[Work to complete]:
Nothing but the data, repeated exactly, belongs in the answer.

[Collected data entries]
···
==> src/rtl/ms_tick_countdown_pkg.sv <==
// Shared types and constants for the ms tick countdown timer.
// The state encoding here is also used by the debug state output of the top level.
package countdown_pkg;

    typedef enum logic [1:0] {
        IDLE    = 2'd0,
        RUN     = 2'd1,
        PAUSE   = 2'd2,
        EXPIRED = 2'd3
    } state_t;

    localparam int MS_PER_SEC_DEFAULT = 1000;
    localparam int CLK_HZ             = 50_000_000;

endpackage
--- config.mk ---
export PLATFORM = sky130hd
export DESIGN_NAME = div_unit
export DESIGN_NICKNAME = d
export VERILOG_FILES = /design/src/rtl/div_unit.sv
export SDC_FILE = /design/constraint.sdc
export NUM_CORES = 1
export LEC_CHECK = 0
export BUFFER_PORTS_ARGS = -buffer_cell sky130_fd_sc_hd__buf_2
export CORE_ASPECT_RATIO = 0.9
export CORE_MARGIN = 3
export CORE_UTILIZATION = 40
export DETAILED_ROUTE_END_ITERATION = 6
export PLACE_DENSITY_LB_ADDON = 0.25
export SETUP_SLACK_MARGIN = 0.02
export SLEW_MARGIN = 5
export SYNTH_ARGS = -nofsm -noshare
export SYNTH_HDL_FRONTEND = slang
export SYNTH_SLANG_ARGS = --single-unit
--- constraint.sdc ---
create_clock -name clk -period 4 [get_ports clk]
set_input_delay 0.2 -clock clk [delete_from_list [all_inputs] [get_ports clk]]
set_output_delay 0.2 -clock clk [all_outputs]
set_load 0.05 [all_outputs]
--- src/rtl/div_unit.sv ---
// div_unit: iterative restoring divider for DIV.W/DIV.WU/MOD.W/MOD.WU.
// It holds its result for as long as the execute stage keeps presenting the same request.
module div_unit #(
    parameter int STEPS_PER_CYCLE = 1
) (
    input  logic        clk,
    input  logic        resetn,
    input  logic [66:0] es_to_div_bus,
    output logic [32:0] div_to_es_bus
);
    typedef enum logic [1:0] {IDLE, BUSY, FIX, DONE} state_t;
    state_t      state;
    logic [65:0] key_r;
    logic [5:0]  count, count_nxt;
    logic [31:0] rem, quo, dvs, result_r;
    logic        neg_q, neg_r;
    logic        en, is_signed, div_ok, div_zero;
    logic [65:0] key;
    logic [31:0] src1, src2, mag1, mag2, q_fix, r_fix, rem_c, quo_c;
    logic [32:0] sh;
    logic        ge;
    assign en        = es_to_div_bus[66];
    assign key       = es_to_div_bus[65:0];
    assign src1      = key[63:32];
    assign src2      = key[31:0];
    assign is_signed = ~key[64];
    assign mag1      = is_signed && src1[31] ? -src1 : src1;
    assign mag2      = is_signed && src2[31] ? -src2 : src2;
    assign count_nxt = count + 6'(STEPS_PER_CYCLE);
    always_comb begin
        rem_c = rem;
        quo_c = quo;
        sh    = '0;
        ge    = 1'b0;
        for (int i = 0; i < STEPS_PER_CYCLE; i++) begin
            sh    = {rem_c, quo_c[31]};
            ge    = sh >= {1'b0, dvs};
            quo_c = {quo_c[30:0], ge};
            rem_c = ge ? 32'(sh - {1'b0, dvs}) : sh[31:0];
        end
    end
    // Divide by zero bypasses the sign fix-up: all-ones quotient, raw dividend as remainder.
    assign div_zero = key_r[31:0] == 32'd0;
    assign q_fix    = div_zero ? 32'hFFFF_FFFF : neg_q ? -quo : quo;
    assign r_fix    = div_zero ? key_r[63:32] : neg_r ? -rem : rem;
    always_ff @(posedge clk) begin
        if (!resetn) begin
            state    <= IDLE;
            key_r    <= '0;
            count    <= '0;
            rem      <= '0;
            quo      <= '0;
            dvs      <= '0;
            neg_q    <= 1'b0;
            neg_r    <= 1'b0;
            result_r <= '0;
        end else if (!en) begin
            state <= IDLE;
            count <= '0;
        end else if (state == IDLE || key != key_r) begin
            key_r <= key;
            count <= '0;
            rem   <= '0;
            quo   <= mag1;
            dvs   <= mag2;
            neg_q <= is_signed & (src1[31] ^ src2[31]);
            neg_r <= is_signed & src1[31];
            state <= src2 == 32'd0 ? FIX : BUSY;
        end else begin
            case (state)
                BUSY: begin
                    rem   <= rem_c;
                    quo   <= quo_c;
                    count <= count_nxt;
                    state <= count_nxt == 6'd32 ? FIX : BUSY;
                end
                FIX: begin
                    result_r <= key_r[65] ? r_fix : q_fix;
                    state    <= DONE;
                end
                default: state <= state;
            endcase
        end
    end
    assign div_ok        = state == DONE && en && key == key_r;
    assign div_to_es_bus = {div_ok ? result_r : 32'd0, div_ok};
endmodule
···
[Written solution]:
==> src/rtl/ms_tick_countdown_pkg.sv <==
// Shared types and constants for the ms tick countdown timer.
// The state encoding here is also used by the debug state output of the top level.
package countdown_pkg;

    typedef enum logic [1:0] {
        IDLE    = 2'd0,
        RUN     = 2'd1,
        PAUSE   = 2'd2,
        EXPIRED = 2'd3
    } state_t;

    localparam int MS_PER_SEC_DEFAULT = 1000;
    localparam int CLK_HZ             = 50_000_000;

endpackage
--- config.mk ---
export PLATFORM = sky130hd
export DESIGN_NAME = div_unit
export DESIGN_NICKNAME = d
export VERILOG_FILES = /design/src/rtl/div_unit.sv
export SDC_FILE = /design/constraint.sdc
export NUM_CORES = 1
export LEC_CHECK = 0
export BUFFER_PORTS_ARGS = -buffer_cell sky130_fd_sc_hd__buf_2
export CORE_ASPECT_RATIO = 0.9
export CORE_MARGIN = 3
export CORE_UTILIZATION = 40
export DETAILED_ROUTE_END_ITERATION = 6
export PLACE_DENSITY_LB_ADDON = 0.25
export SETUP_SLACK_MARGIN = 0.02
export SLEW_MARGIN = 5
export SYNTH_ARGS = -nofsm -noshare
export SYNTH_HDL_FRONTEND = slang
export SYNTH_SLANG_ARGS = --single-unit
--- constraint.sdc ---
create_clock -name clk -period 4 [get_ports clk]
set_input_delay 0.2 -clock clk [delete_from_list [all_inputs] [get_ports clk]]
set_output_delay 0.2 -clock clk [all_outputs]
set_load 0.05 [all_outputs]
--- src/rtl/div_unit.sv ---
// div_unit: iterative restoring divider for DIV.W/DIV.WU/MOD.W/MOD.WU.
// It holds its result for as long as the execute stage keeps presenting the same request.
module div_unit #(
    parameter int STEPS_PER_CYCLE = 1
) (
    input  logic        clk,
    input  logic        resetn,
    input  logic [66:0] es_to_div_bus,
    output logic [32:0] div_to_es_bus
);
    typedef enum logic [1:0] {IDLE, BUSY, FIX, DONE} state_t;
    state_t      state;
    logic [65:0] key_r;
    logic [5:0]  count, count_nxt;
    logic [31:0] rem, quo, dvs, result_r;
    logic        neg_q, neg_r;
    logic        en, is_signed, div_ok, div_zero;
    logic [65:0] key;
    logic [31:0] src1, src2, mag1, mag2, q_fix, r_fix, rem_c, quo_c;
    logic [32:0] sh;
    logic        ge;
    assign en        = es_to_div_bus[66];
    assign key       = es_to_div_bus[65:0];
    assign src1      = key[63:32];
    assign src2      = key[31:0];
    assign is_signed = ~key[64];
    assign mag1      = is_signed && src1[31] ? -src1 : src1;
    assign mag2      = is_signed && src2[31] ? -src2 : src2;
    assign count_nxt = count + 6'(STEPS_PER_CYCLE);
    always_comb begin
        rem_c = rem;
        quo_c = quo;
        sh    = '0;
        ge    = 1'b0;
        for (int i = 0; i < STEPS_PER_CYCLE; i++) begin
            sh    = {rem_c, quo_c[31]};
            ge    = sh >= {1'b0, dvs};
            quo_c = {quo_c[30:0], ge};
            rem_c = ge ? 32'(sh - {1'b0, dvs}) : sh[31:0];
        end
    end
    // Divide by zero bypasses the sign fix-up: all-ones quotient, raw dividend as remainder.
    assign div_zero = key_r[31:0] == 32'd0;
    assign q_fix    = div_zero ? 32'hFFFF_FFFF : neg_q ? -quo : quo;
    assign r_fix    = div_zero ? key_r[63:32] : neg_r ? -rem : rem;
    always_ff @(posedge clk) begin
        if (!resetn) begin
            state    <= IDLE;
            key_r    <= '0;
            count    <= '0;
            rem      <= '0;
            quo      <= '0;
            dvs      <= '0;
            neg_q    <= 1'b0;
            neg_r    <= 1'b0;
            result_r <= '0;
        end else if (!en) begin
            state <= IDLE;
            count <= '0;
        end else if (state == IDLE || key != key_r) begin
            key_r <= key;
            count <= '0;
            rem   <= '0;
            quo   <= mag1;
            dvs   <= mag2;
            neg_q <= is_signed & (src1[31] ^ src2[31]);
            neg_r <= is_signed & src1[31];
            state <= src2 == 32'd0 ? FIX : BUSY;
        end else begin
            case (state)
                BUSY: begin
                    rem   <= rem_c;
                    quo   <= quo_c;
                    count <= count_nxt;
                    state <= count_nxt == 6'd32 ? FIX : BUSY;
                end
                FIX: begin
                    result_r <= key_r[65] ? r_fix : q_fix;
                    state    <= DONE;
                end
                default: state <= state;
            endcase
        end
    end
    assign div_ok        = state == DONE && en && key == key_r;
    assign div_to_es_bus = {div_ok ? result_r : 32'd0, div_ok};
endmodule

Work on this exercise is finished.